基金supported by the National High-Tech R&D Program of China (2011AA100507)the Action Plan for the Development of Western China of the Chinese Academyof Sciences (KZCX2-XB3-16)the National Science Foundation for Young Scientists of China (51009126)
文摘This study aimed to compare the effects of two types of drip irrigation line design on cotton yield, water use, and net returns. The experiments were carried out in the arid region of Xinjiang, Northwest China, during 2009-2010 growing years. The two types of lateral placement are commonly used by the local farmers in the area: double lines (two laterals controlling four rows) and single line designs (one lateral controlling four rows). The results indicated that less irrigation water was applied by single line compared with double lines design. This implies that more irrigation water could be saved using single line, by reducing the water consumption of cotton.

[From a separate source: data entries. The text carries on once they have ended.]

**config.mk**
```make
export PLATFORM = sky130hd
export DESIGN_NAME = json_byte_tokenizer_unit
export DESIGN_NICKNAME = d
export VERILOG_FILES = /design/src/sv/jbt_pkg.sv /design/src/sv/jbt_core.sv /design/src/sv/json_byte_tokenizer_unit.sv
export SDC_FILE = /design/constraint.sdc
export NUM_CORES = 1
export LEC_CHECK = 0
export ABC_AREA = 1
export BUFFER_PORTS_ARGS = -buffer_cell sky130_fd_sc_hd__buf_2
export CAP_MARGIN = 15
export CORE_MARGIN = 2
export CORE_UTILIZATION = 66
export CTS_CLUSTER_SIZE = 40
export DETAILED_ROUTE_END_ITERATION = 8
export MAX_ROUTING_LAYER = met4
export PLACE_DENSITY = 0.87
export SETUP_SLACK_MARGIN = 0.05
export SKIP_LAST_GASP = 1
export SLEW_MARGIN = 10
export SYNTH_ARGS = -nofsm -noshare
export SYNTH_HDL_FRONTEND = slang
export SYNTH_SLANG_ARGS = --single-unit
```
**constraint.sdc**
```tcl
create_clock -name clk -period 6.1 [get_ports clk]
set_clock_uncertainty 0.15 [all_clocks]
set_input_delay 0.305 -clock clk [delete_from_list [all_inputs] [get_ports clk]]
set_output_delay 0.305 -clock clk [all_outputs]
set_load 0.005 [all_outputs]
```
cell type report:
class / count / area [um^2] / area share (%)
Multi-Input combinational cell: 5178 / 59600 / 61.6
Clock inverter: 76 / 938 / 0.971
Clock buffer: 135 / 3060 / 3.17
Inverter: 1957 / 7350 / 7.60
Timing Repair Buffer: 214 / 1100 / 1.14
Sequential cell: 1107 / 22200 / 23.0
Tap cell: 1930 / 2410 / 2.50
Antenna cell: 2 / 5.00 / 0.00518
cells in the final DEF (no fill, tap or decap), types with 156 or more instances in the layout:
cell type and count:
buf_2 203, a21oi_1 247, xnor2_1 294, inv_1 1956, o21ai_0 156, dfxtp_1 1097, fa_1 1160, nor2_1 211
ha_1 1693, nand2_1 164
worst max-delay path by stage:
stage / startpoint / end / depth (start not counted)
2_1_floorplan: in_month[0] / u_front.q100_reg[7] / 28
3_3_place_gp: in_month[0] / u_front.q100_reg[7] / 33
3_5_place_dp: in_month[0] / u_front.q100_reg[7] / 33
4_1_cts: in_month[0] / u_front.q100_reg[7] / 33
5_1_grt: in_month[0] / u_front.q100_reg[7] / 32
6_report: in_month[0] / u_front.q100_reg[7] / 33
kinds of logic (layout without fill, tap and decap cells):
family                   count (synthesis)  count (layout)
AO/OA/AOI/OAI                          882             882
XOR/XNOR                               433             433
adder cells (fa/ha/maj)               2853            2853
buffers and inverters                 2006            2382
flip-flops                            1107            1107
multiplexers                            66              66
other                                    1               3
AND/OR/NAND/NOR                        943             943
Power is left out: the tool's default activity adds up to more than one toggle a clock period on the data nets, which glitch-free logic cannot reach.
**src/sv/ptts_pkg.sv**
```systemverilog
// Shared types and codes for the periodic task table scheduler.
package ptts_pkg;

  // Command codes
  localparam logic [1:0] CMD_TICK     = 2'd0;
  localparam logic [1:0] CMD_ADD      = 2'd1;
  localparam logic [1:0] CMD_DELETE   = 2'd2;
  localparam logic [1:0] CMD_DISPATCH = 2'd3;

  // Result kinds
  localparam logic [2:0] KIND_TICK = 3'd0;
  localparam logic [2:0] KIND_ADD  = 3'd1;
  localparam logic [2:0] KIND_DEL  = 3'd2;
  localparam logic [2:0] KIND_RUN  = 3'd3;
  localparam logic [2:0] KIND_NONE = 3'd4;

  localparam int unsigned MS_W = 32;

  typedef logic [15:0]     handle_t;
  typedef logic [MS_W-1:0] ms_t;
  typedef logic [6:0]      slot_idx_t;
  typedef logic [7:0]      runs_t;

  localparam runs_t RUNS_MAX = 8'hFF;

  // One task slot as stored in the slot memory
  typedef struct packed {
    handle_t handle;
    ms_t     delay;
    ms_t     period;
    runs_t   pending;
  } slot_t;

endpackage

```
**src/sv/ptts_ram.sv**
```systemverilog
// Generic single-port-write, single-port-read RAM with registered read data.
module ptts_ram #(
  parameter int unsigned WIDTH = 8,
  parameter int unsigned DEPTH = 16
) (
  input  logic                                     clk,
  input  logic                                     we,
  input  logic [((DEPTH > 1) ? $clog2(DEPTH) : 1)-1:0] waddr,
  input  logic [WIDTH-1:0]                         wdata,
  input  logic [((DEPTH > 1) ? $clog2(DEPTH) : 1)-1:0] raddr,
  output logic [WIDTH-1:0]                         rdata
);

  logic [WIDTH-1:0] mem [DEPTH];

  // Write port, then the registered read port (a same-address read returns the old data)
  always_ff @(posedge clk) begin
    if (we) begin
      mem[waddr] <= wdata;
    end
    rdata <= mem[raddr];
  end

endmodule

```
**src/sv/ptts_div.sv**
```systemverilog
// Divider by a fixed divisor built from a multiply by its scaled reciprocal.
module ptts_div #(
  parameter int unsigned DIVISOR = 10,
  parameter int unsigned WIDTH   = 32
) (
  input  logic             clk,
  input  logic             rst,
  input  logic             start,
  input  logic [WIDTH-1:0] dividend,
  output logic             done,
  output logic [WIDTH-1:0] quotient
);

  // q = (x * ceil(2^K / DIVISOR)) >> K with K = WIDTH + ceil(log2(DIVISOR)) is exact
  // for every WIDTH-bit x; the reciprocal takes WIDTH+1 bits.
  localparam int unsigned SH   = $clog2(DIVISOR);
  localparam int unsigned K    = WIDTH + SH;
  localparam int unsigned LO_W = (WIDTH + 2) / 2;
  localparam int unsigned HI_W = WIDTH + 1 - LO_W;
  localparam int unsigned PW   = 2 * WIDTH + 1;
  localparam logic [127:0] RECIP_FULL =
    ((128'd1 << K) + 128'(DIVISOR) - 128'd1) / 128'(DIVISOR);
  localparam logic [WIDTH:0]  RECIP    = RECIP_FULL[WIDTH:0];
  localparam logic [LO_W-1:0] RECIP_LO = RECIP[LO_W-1:0];
  localparam logic [HI_W-1:0] RECIP_HI = RECIP[WIDTH:LO_W];

  localparam logic [1:0] P_IDLE = 2'd0;
  localparam logic [1:0] P_MUL  = 2'd1;
  localparam logic [1:0] P_SUM  = 2'd2;

  logic [1:0]            phase;
  logic [WIDTH-1:0]      num;
  logic [WIDTH+LO_W-1:0] prod_lo;
  logic [WIDTH+HI_W-1:0] prod_hi;
  logic [WIDTH-1:0]      quo;

  logic [PW-1:0] prod_sum;
  logic [PW-1:0] prod_shift;

  // Join the two partial products and scale back down
  always_comb begin
    prod_sum   = {prod_hi, {LO_W{1'b0}}} + {{HI_W{1'b0}}, prod_lo};
    prod_shift = prod_sum >> K;
  end

  // Phase sequence and completion pulse
  always_ff @(posedge clk) begin
    if (rst) begin
      phase <= P_IDLE;
      done  <= 1'b0;
    end else begin
      done <= (phase == P_SUM);
      if (start) begin
        phase <= P_MUL;
      end else begin
        case (phase)
          P_MUL:   phase <= P_SUM;
          P_SUM:   phase <= P_IDLE;
          default: phase <= P_IDLE;
        endcase
      end
    end
  end

  // Latch the dividend, multiply in two halves, then sum and shift
  always_ff @(posedge clk) begin
    if (start) begin
      num <= dividend;
    end
    if (phase == P_MUL) begin
      prod_lo <= {{LO_W{1'b0}}, num} * {{WIDTH{1'b0}}, RECIP_LO};
      prod_hi <= {{HI_W{1'b0}}, num} * {{WIDTH{1'b0}}, RECIP_HI};
    end
    if (phase == P_SUM) begin
      quo <= prod_shift[WIDTH-1:0];
    end
  end

  assign quotient = quo;

endmodule

```
**src/sv/periodic_task_table_scheduler.sv**
```systemverilog
// Periodic task table scheduler. Task slots live in one slot memory (one read
// and one write port, registered read) plus a valid bit per slot that reset
// clears, so an unwritten or freed slot reads as empty. Tick and dispatch walk
// every slot with a read-then-modify-write loop (read in RD, update and write
// back in CHK); a stalled result side holds them up. Add converts both times
// to ticks on a shared reciprocal-multiply divider and then searches for the
// lowest free slot with the same loop. Delete clears the valid bit of a named
// slot inside the table when the command is taken. One command is in work at a
// time; a finished result waits in the output register while the next command
// is taken. A dispatch returns one beat per slot with a pending run, in slot
// order, with last set on the final beat, or one empty beat if no slot has a run.
module periodic_task_table_scheduler #(
  parameter int unsigned MAX_TASKS = 16,
  parameter int unsigned TICK_MS   = 10
) (
  input  logic       clk,
  input  logic       rst,
  // command channel
  input  logic       cmd_valid,
  output logic       cmd_stall,
  input  logic [1:0] cmd,
  input  logic [15:0] task_handle,
  input  logic [31:0] delay_ms,
  input  logic [31:0] period_ms,
  input  logic [5:0] slot_id,
  // result channel
  output logic       res_valid,
  input  logic       res_stall,
  output logic [2:0] kind,
  output logic [6:0] slot_index,
  output logic [15:0] run_handle,
  output logic       last
);

  localparam int unsigned SW = (MAX_TASKS > 1) ? $clog2(MAX_TASKS) : 1;
  localparam logic [SW-1:0] LAST_IDX = SW'(MAX_TASKS - 1);

  localparam logic [2:0] S_IDLE = 3'd0;
  localparam logic [2:0] S_DIVD = 3'd1;
  localparam logic [2:0] S_DIVP = 3'd2;
  localparam logic [2:0] S_RD   = 3'd3;
  localparam logic [2:0] S_CHK  = 3'd4;
  localparam logic [2:0] S_OUT  = 3'd5;

  logic [2:0]  state;
  logic [1:0]  op;
  logic [SW-1:0] idx;
  ptts_pkg::handle_t add_handle;
  ptts_pkg::ms_t     add_period_ms;
  ptts_pkg::ms_t     new_delay;
  ptts_pkg::ms_t     new_period;
  logic [MAX_TASKS-1:0] valid;
  logic        valid_rd;
  logic        held_v;
  logic [SW-1:0] held_slot;
  ptts_pkg::handle_t held_handle;
  logic [2:0]  res_kind;
  ptts_pkg::slot_idx_t res_slot;
  ptts_pkg::handle_t   res_handle;

  logic        accept;
  logic        out_free;
  logic        div_start;
  logic        div_done;
  ptts_pkg::ms_t div_in;
  ptts_pkg::ms_t div_q;

  ptts_pkg::slot_t rd_data;
  ptts_pkg::slot_t ent;
  ptts_pkg::slot_t tick_ent;
  ptts_pkg::slot_t disp_ent;
  ptts_pkg::slot_t add_ent;
  ptts_pkg::slot_t wr_data;
  logic        wr_en;
  logic        is_last;
  logic        run_here;
  logic        disp_block;

  logic        push;
  logic [2:0]  push_kind;
  ptts_pkg::slot_idx_t push_slot;
  ptts_pkg::handle_t   push_handle;
  logic        push_last;

  assign cmd_stall = (state != S_IDLE);
  assign accept    = cmd_valid && !cmd_stall;
  assign out_free  = !res_valid || !res_stall;

  // Slot memory
  ptts_ram #(
    .WIDTH ($bits(ptts_pkg::slot_t)),
    .DEPTH (MAX_TASKS)
  ) u_slots (
    .clk   (clk),
    .we    (wr_en),
    .waddr (idx),
    .wdata (wr_data),
    .raddr (idx),
    .rdata (rd_data)
  );

  // Millisecond to tick conversion, shared by delay and period
  assign div_start = (accept && (cmd == ptts_pkg::CMD_ADD)) ||
                     ((state == S_DIVD) && div_done);
  assign div_in    = (state == S_IDLE) ? delay_ms : add_period_ms;

  ptts_div #(
    .DIVISOR (TICK_MS),
    .WIDTH   (ptts_pkg::MS_W)
  ) u_div (
    .clk      (clk),
    .rst      (rst),
    .start    (div_start),
    .dividend (div_in),
    .done     (div_done),
    .quotient (div_q)
  );

  // Slot read back and the per-command updates of it
  always_comb begin
    ent      = valid_rd ? rd_data : '0;
    is_last  = (idx == LAST_IDX);
    run_here = (ent.pending != '0);
    disp_block = run_here && held_v && !out_free;

    tick_ent = ent;
    if (ent.delay == '0) begin
      if (ent.pending != ptts_pkg::RUNS_MAX) begin
        tick_ent.pending = ent.pending + 1'b1;
      end
      if (ent.period != '0) begin
        tick_ent.delay = ent.period;
      end
    end else begin
      tick_ent.delay = ent.delay - 1'b1;
    end

    disp_ent         = ent;
    disp_ent.pending = ent.pending - 1'b1;

    add_ent.handle  = add_handle;
    add_ent.delay   = new_delay;
    add_ent.period  = new_period;
    add_ent.pending = '0;
  end

  // Memory write-back
  always_comb begin
    wr_en   = 1'b0;
    wr_data = ent;
    if (state == S_CHK) begin
      case (op)
        ptts_pkg::CMD_TICK: begin
          wr_en   = (ent.handle != '0);
          wr_data = tick_ent;
        end
        ptts_pkg::CMD_ADD: begin
          wr_en   = (ent.handle == '0);
          wr_data = add_ent;
        end
        ptts_pkg::CMD_DISPATCH: begin
          wr_en   = run_here && !disp_block && (ent.period != '0);
          wr_data = disp_ent;
        end
        default: begin
          wr_en = 1'b0;
        end
      endcase
    end
  end

  // Result beats: earlier dispatch runs from the walk, everything else from OUT
  always_comb begin
    push        = 1'b0;
    push_kind   = res_kind;
    push_slot   = res_slot;
    push_handle = res_handle;
    push_last   = 1'b1;
    if ((state == S_CHK) && (op == ptts_pkg::CMD_DISPATCH) && run_here &&
        held_v && out_free) begin
      push        = 1'b1;
      push_kind   = ptts_pkg::KIND_RUN;
      push_slot   = ptts_pkg::slot_idx_t'(held_slot);
      push_handle = held_handle;
      push_last   = 1'b0;
    end else if ((state == S_OUT) && out_free) begin
      push = 1'b1;
    end
  end

  // Output register
  always_ff @(posedge clk) begin
    if (rst) begin
      res_valid <= 1'b0;
    end else if (push) begin
      res_valid <= 1'b1;
    end else if (!res_stall) begin
      res_valid <= 1'b0;
    end
  end

  always_ff @(posedge clk) begin
    if (push) begin
      kind       <= push_kind;
      slot_index <= push_slot;
      run_handle <= push_handle;
      last       <= push_last;
    end
  end

  // Valid bit of the slot under read, aligned with the memory data
  always_ff @(posedge clk) begin
    valid_rd <= valid[idx];
  end

  // Command sequencer
  always_ff @(posedge clk) begin
    if (rst) begin
      state  <= S_IDLE;
      idx    <= '0;
      valid  <= '0;
      held_v <= 1'b0;
    end else begin
      case (state)
        S_IDLE: begin
          if (accept) begin
            op     <= cmd;
            idx    <= '0;
            held_v <= 1'b0;
            case (cmd)
              ptts_pkg::CMD_ADD: begin
                add_handle    <= task_handle;
                add_period_ms <= period_ms;
                state         <= S_DIVD;
              end
              ptts_pkg::CMD_DELETE: begin
                if (ptts_pkg::slot_idx_t'(slot_id) < ptts_pkg::slot_idx_t'(MAX_TASKS)) begin
                  valid[slot_id[SW-1:0]] <= 1'b0;
                end
                res_kind   <= ptts_pkg::KIND_DEL;
                res_slot   <= ptts_pkg::slot_idx_t'(slot_id);
                res_handle <= '0;
                state      <= S_OUT;
              end
              ptts_pkg::CMD_TICK, ptts_pkg::CMD_DISPATCH: begin
                state <= S_RD;
              end
              default: begin
                state <= S_IDLE;
              end
            endcase
          end
        end
        S_DIVD: begin
          if (div_done) begin
            new_delay <= div_q;
            state     <= S_DIVP;
          end
        end
        S_DIVP: begin
          if (div_done) begin
            new_period <= div_q;
            state      <= S_RD;
          end
        end
        S_RD: begin
          state <= S_CHK;
        end
        S_CHK: begin
          case (op)
            ptts_pkg::CMD_TICK: begin
              if (is_last) begin
                res_kind   <= ptts_pkg::KIND_TICK;
                res_slot   <= '0;
                res_handle <= '0;
                state      <= S_OUT;
              end else begin
                idx   <= idx + 1'b1;
                state <= S_RD;
              end
            end
            ptts_pkg::CMD_ADD: begin
              if (ent.handle == '0) begin
                valid[idx] <= 1'b1;
                res_kind   <= ptts_pkg::KIND_ADD;
                res_slot   <= ptts_pkg::slot_idx_t'(idx);
                res_handle <= '0;
                state      <= S_OUT;
              end else if (is_last) begin
                res_kind   <= ptts_pkg::KIND_ADD;
                res_slot   <= ptts_pkg::slot_idx_t'(MAX_TASKS);
                res_handle <= '0;
                state      <= S_OUT;
              end else begin
                idx   <= idx + 1'b1;
                state <= S_RD;
              end
            end
            ptts_pkg::CMD_DISPATCH: begin
              // hold this slot until the earlier run can go out
              if (!disp_block) begin
                if (run_here) begin
                  held_v      <= 1'b1;
                  held_slot   <= idx;
                  held_handle <= ent.handle;
                  if (ent.period == '0) begin
                    valid[idx] <= 1'b0;
                  end
                end
                if (is_last) begin
                  if (run_here) begin
                    res_kind   <= ptts_pkg::KIND_RUN;
                    res_slot   <= ptts_pkg::slot_idx_t'(idx);
                    res_handle <= ent.handle;
                  end else if (held_v) begin
                    res_kind   <= ptts_pkg::KIND_RUN;
                    res_slot   <= ptts_pkg::slot_idx_t'(held_slot);
                    res_handle <= held_handle;
                  end else begin
                    res_kind   <= ptts_pkg::KIND_NONE;
                    res_slot   <= '0;
                    res_handle <= '0;
                  end
                  state <= S_OUT;
                end else begin
                  idx   <= idx + 1'b1;
                  state <= S_RD;
                end
              end
            end
            default: begin
              state <= S_IDLE;
            end
          endcase
        end
        S_OUT: begin
          if (out_free) begin
            state <= S_IDLE;
          end
        end
        default: begin
          state <= S_IDLE;
        end
      endcase
    end
  end

endmodule

```
File: src/sv/tkrs_pkg.sv
// Shared types, constants and the ordering function of the two-key record sorter.
package tkrs_pkg;

   localparam int CAPACITY = 256;
   localparam int IDX_W = $clog2(CAPACITY);
   localparam int CNT_W = IDX_W + 1;
   localparam int NUM_W = 9;
   localparam logic [NUM_W-1:0] NUM_MAX = '1;
   localparam int QUEUE_DEPTH = 4;
   localparam int QPTR_W = $clog2(QUEUE_DEPTH);

   localparam logic CMD_INSERT = 1'b0;
   localparam logic CMD_TAKE = 1'b1;

   typedef struct packed {
      logic        command;
      logic [31:0] first_key;
      logic [31:0] second_key;
   } req_entry_type;

   typedef struct packed {
      logic [31:0]      first_key;
      logic [31:0]      second_key;
      logic [NUM_W-1:0] number;
   } record_type;

   // Queue head as seen by the back end.
   typedef struct packed {
      logic          valid;
      req_entry_type entry;
   } queue_head_type;

   // True when record a goes strictly before record b by key alone.
   function automatic logic goes_before(input record_type a, input record_type b);
      logic pri_gt;
      logic pri_eq;
      logic sec_lt;
      pri_gt = $signed(a.first_key) > $signed(b.first_key);
      pri_eq = a.first_key == b.first_key;
      sec_lt = $signed(a.second_key) < $signed(b.second_key);
      return pri_gt || (pri_eq && sec_lt);
   endfunction

endpackage

File: src/sv/tkrs_if.sv
// Valid/ready channel interfaces for the request and response sides.
interface tkrs_req_if;
   logic        valid;
   logic        ready;
   logic        command;
   logic [31:0] first_key;
   logic [31:0] second_key;
   modport source (output valid, output command, output first_key, output second_key,
                   input ready);
   modport sink (input valid, input command, input first_key, input second_key,
                 output ready);
endinterface
[src/sv/bcat_store.sv]
// Table entry memory: one write and one registered read port, per-entry valid bits.
module bcat_store
   import bcat_pkg::*;
#(
   parameter int DEPTH = 64
)
(
   input  logic                       clock,
   input  logic                       reset,
   input  logic [$clog2(DEPTH)-1:0]   rd_addr,
   output logic [ENTRY_W-1:0]         rd_data,
   input  logic                       wr_en,
   input  logic [$clog2(DEPTH)-1:0]   wr_addr,
   input  logic [ENTRY_W-1:0]         wr_data
);

   logic [ENTRY_W-1:0] mem [DEPTH];
   logic [DEPTH-1:0]   valid_ff;
   logic [ENTRY_W-1:0] rd_data_ff;
   logic               rd_valid_ff;

   // old data on a read of the entry being written
   always_ff @(posedge clock) begin
      if (wr_en) begin
         mem[wr_addr] <= wr_data;
      end
      rd_data_ff <= mem[rd_addr];
   end

   always_ff @(posedge clock) begin
      if (reset) begin
         valid_ff    <= '0;
         rd_valid_ff <= 1'b0;
      end else begin
         rd_valid_ff <= valid_ff[rd_addr];
         if (wr_en) begin
            valid_ff[wr_addr] <= 1'b1;
         end
      end
   end

   // never-written entries read as free
   assign rd_data = rd_valid_ff ? rd_data_ff : ENT_FREE;

endmodule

The emergence rates for double lines were 2 and 6% higher than those for single line design in 2009 and 2010. The seed cotton yields for double lines design were 5.76 and 6.41 Mg ha-1 which were 13 and 9% higher than for single line design in 2009 and 2010, respectively. Single lines could however lower the investment cost compared to double lines, which produced 10 and 7% more net income in 2009 and 2010, respectively. By contrast, the double lines was more profitable and suitable for the farmers in Northwest China than single line design.